What you have to do: Every line in the listing below from the one with "ns (+0.04 ns)" through the one with "58,900 µm (-2.4%)" is to be reproduced exactly, both ends included; leave out the rest.

Information shown:
#####

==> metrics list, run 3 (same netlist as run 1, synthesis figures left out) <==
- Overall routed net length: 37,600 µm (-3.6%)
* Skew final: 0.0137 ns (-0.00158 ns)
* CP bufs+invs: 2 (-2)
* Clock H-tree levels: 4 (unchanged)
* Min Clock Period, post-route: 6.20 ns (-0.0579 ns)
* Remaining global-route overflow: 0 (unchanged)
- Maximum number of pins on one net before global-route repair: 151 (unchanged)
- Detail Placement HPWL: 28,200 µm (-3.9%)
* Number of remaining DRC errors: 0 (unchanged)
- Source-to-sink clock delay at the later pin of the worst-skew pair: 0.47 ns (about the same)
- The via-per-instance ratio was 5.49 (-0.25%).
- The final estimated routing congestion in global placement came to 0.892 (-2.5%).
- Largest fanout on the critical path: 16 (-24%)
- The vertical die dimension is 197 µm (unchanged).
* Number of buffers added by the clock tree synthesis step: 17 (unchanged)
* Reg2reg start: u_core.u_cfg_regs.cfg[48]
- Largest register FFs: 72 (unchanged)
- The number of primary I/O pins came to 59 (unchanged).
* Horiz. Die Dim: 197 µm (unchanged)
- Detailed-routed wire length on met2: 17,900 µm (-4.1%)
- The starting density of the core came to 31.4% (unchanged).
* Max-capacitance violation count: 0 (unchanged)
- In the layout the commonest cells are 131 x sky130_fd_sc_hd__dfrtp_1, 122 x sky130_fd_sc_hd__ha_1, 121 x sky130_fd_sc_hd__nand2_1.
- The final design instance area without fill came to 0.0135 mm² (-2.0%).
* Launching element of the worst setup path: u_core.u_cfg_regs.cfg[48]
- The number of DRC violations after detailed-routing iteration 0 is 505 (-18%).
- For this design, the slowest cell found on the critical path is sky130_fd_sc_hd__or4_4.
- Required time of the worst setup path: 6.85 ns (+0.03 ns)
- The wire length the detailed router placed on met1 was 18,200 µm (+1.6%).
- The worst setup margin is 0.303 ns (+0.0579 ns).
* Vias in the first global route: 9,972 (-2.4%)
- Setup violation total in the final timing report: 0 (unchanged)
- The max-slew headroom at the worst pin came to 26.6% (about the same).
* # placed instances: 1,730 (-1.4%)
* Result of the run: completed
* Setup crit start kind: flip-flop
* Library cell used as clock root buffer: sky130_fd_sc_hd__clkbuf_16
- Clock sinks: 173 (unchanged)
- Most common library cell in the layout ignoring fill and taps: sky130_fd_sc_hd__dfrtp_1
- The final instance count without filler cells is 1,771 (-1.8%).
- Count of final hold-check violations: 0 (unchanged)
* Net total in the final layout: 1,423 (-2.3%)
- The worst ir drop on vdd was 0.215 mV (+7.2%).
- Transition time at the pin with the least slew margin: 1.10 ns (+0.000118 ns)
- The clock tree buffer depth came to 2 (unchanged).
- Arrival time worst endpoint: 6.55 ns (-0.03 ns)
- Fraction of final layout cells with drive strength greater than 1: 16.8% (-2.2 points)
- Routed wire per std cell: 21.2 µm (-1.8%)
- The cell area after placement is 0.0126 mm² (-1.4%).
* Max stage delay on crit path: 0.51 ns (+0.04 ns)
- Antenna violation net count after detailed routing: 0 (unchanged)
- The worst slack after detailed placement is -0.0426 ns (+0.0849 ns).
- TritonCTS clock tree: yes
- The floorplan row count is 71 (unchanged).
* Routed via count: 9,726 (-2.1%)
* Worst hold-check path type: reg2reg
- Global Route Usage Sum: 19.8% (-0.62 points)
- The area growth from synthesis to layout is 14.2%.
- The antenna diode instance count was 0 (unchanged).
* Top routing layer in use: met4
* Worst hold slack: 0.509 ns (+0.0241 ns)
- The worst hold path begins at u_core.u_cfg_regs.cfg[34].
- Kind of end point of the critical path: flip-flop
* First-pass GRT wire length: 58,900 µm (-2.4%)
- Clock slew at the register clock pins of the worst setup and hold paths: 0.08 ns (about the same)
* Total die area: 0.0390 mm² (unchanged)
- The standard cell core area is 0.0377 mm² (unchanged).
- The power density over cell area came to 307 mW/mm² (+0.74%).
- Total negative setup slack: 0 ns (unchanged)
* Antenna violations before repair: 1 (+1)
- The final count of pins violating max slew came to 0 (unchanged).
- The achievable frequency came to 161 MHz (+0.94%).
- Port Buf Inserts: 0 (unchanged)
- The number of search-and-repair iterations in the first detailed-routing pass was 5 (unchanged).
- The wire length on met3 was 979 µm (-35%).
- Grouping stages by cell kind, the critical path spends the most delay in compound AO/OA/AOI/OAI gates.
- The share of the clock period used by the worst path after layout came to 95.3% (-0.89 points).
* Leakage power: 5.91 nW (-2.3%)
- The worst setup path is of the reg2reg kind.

#####

Response below:
* Max stage delay on crit path: 0.51 ns (+0.04 ns)
- Antenna violation net count after detailed routing: 0 (unchanged)
- The worst slack after detailed placement is -0.0426 ns (+0.0849 ns).
- TritonCTS clock tree: yes
- The floorplan row count is 71 (unchanged).
* Routed via count: 9,726 (-2.1%)
* Worst hold-check path type: reg2reg
- Global Route Usage Sum: 19.8% (-0.62 points)
- The area growth from synthesis to layout is 14.2%.
- The antenna diode instance count was 0 (unchanged).
* Top routing layer in use: met4
* Worst hold slack: 0.509 ns (+0.0241 ns)
- The worst hold path begins at u_core.u_cfg_regs.cfg[34].
- Kind of end point of the critical path: flip-flop
* First-pass GRT wire length: 58,900 µm (-2.4%)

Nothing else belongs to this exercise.